Entries taken from a collection
■ ■ ■ ■
File: src/rtl/ps2_mod_tracker.sv
// Modifier-key state tracker.
// Ports:
//   clk, rst_n   clock, asynchronous active-low reset
//   code_i       scan code with prefixes stripped
//   ext_i        code was preceded by E0
//   brk_i        code is a release (preceded by F0)
//   strobe_i     apply code_i/ext_i/brk_i this cycle
//   mods_o       current {caps, alt, ctrl, shift}
//   mods_nxt_o   {caps, alt, ctrl, shift} as they will be after this strobe
module ps2_mod_tracker
  import ps2_pkg::*;
(
  input  logic       clk,
  input  logic       rst_n,
  input  logic [7:0] code_i,
  input  logic       ext_i,
  input  logic       brk_i,
  input  logic       strobe_i,
  output logic [3:0] mods_o,
  output logic [3:0] mods_nxt_o
);

  logic lsh_q, rsh_q, lctl_q, rctl_q, lalt_q, ralt_q, caps_q, caps_down_q;
  logic lsh_d, rsh_d, lctl_d, rctl_d, lalt_d, ralt_d, caps_d, caps_down_d;
  logic make;

  always_comb begin
    lsh_d       = lsh_q;
    rsh_d       = rsh_q;
    lctl_d      = lctl_q;
    rctl_d      = rctl_q;
    lalt_d      = lalt_q;
    ralt_d      = ralt_q;
    caps_d      = caps_q;
    caps_down_d = caps_down_q;
    make        = !brk_i;
    if (strobe_i) begin
      if (code_i == SC_LSHIFT && !ext_i) lsh_d = make;
      if (code_i == SC_RSHIFT && !ext_i) rsh_d = make;
      if (code_i == SC_CTRL) begin
        if (ext_i) rctl_d = make;
        else       lctl_d = make;
      end
      if (code_i == SC_ALT) begin
        if (ext_i) ralt_d = make;
        else       lalt_d = make;
      end
      if (code_i == SC_CAPS) begin
        // caps_down masks typematic repeats so only the first make toggles
        if (make && !caps_down_q) caps_d = !caps_q;
        caps_down_d = make;
      end
    end
  end

  always_ff @(posedge clk or negedge rst_n) begin
    if (!rst_n) begin
      lsh_q       <= 1'b0;
      rsh_q       <= 1'b0;
      lctl_q      <= 1'b0;
      rctl_q      <= 1'b0;
      lalt_q      <= 1'b0;
      ralt_q      <= 1'b0;
      caps_q      <= 1'b0;
      caps_down_q <= 1'b0;
    end else begin
      lsh_q       <= lsh_d;
      rsh_q       <= rsh_d;
      lctl_q      <= lctl_d;
      rctl_q      <= rctl_d;
      lalt_q      <= lalt_d;
      ralt_q      <= ralt_d;
      caps_q      <= caps_d;
      caps_down_q <= caps_down_d;
    end
  end

  always_comb begin
    mods_o                = '0;
    mods_o[MOD_SHIFT]     = lsh_q | rsh_q;
    mods_o[MOD_CTRL]      = lctl_q | rctl_q;
    mods_o[MOD_ALT]       = lalt_q | ralt_q;
    mods_o[MOD_CAPS]      = caps_q;
    mods_nxt_o            = '0;
    mods_nxt_o[MOD_SHIFT] = lsh_d | rsh_d;
    mods_nxt_o[MOD_CTRL]  = lctl_d | rctl_d;
    mods_nxt_o[MOD_ALT]   = lalt_d | ralt_d;
    mods_nxt_o[MOD_CAPS]  = caps_d;
  end

endmodule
■ ■ ■ ■
### BRIEF
Write out all of the records word for word.

### OUTPUT OF THE TASK
File: src/rtl/ps2_mod_tracker.sv
// Modifier-key state tracker.
// Ports:
//   clk, rst_n   clock, asynchronous active-low reset
//   code_i       scan code with prefixes stripped
//   ext_i        code was preceded by E0
//   brk_i        code is a release (preceded by F0)
//   strobe_i     apply code_i/ext_i/brk_i this cycle
//   mods_o       current {caps, alt, ctrl, shift}
//   mods_nxt_o   {caps, alt, ctrl, shift} as they will be after this strobe
module ps2_mod_tracker
  import ps2_pkg::*;
(
  input  logic       clk,
  input  logic       rst_n,
  input  logic [7:0] code_i,
  input  logic       ext_i,
  input  logic       brk_i,
  input  logic       strobe_i,
  output logic [3:0] mods_o,
  output logic [3:0] mods_nxt_o
);

  logic lsh_q, rsh_q, lctl_q, rctl_q, lalt_q, ralt_q, caps_q, caps_down_q;
  logic lsh_d, rsh_d, lctl_d, rctl_d, lalt_d, ralt_d, caps_d, caps_down_d;
  logic make;

  always_comb begin
    lsh_d       = lsh_q;
    rsh_d       = rsh_q;
    lctl_d      = lctl_q;
    rctl_d      = rctl_q;
    lalt_d      = lalt_q;
    ralt_d      = ralt_q;
    caps_d      = caps_q;
    caps_down_d = caps_down_q;
    make        = !brk_i;
    if (strobe_i) begin
      if (code_i == SC_LSHIFT && !ext_i) lsh_d = make;
      if (code_i == SC_RSHIFT && !ext_i) rsh_d = make;
      if (code_i == SC_CTRL) begin
        if (ext_i) rctl_d = make;
        else       lctl_d = make;
      end
      if (code_i == SC_ALT) begin
        if (ext_i) ralt_d = make;
        else       lalt_d = make;
      end
      if (code_i == SC_CAPS) begin
        // caps_down masks typematic repeats so only the first make toggles
        if (make && !caps_down_q) caps_d = !caps_q;
        caps_down_d = make;
      end
    end
  end

  always_ff @(posedge clk or negedge rst_n) begin
    if (!rst_n) begin
      lsh_q       <= 1'b0;
      rsh_q       <= 1'b0;
      lctl_q      <= 1'b0;
      rctl_q      <= 1'b0;
      lalt_q      <= 1'b0;
      ralt_q      <= 1'b0;
      caps_q      <= 1'b0;
      caps_down_q <= 1'b0;
    end else begin
      lsh_q       <= lsh_d;
      rsh_q       <= rsh_d;
      lctl_q      <= lctl_d;
      rctl_q      <= rctl_d;
      lalt_q      <= lalt_d;
      ralt_q      <= ralt_d;
      caps_q      <= caps_d;
      caps_down_q <= caps_down_d;
    end
  end

  always_comb begin
    mods_o                = '0;
    mods_o[MOD_SHIFT]     = lsh_q | rsh_q;
    mods_o[MOD_CTRL]      = lctl_q | rctl_q;
    mods_o[MOD_ALT]       = lalt_q | ralt_q;
    mods_o[MOD_CAPS]      = caps_q;
    mods_nxt_o            = '0;
    mods_nxt_o[MOD_SHIFT] = lsh_d | rsh_d;
    mods_nxt_o[MOD_CTRL]  = lctl_d | rctl_d;
    mods_nxt_o[MOD_ALT]   = lalt_d | ralt_d;
    mods_nxt_o[MOD_CAPS]  = caps_d;
  end

endmodule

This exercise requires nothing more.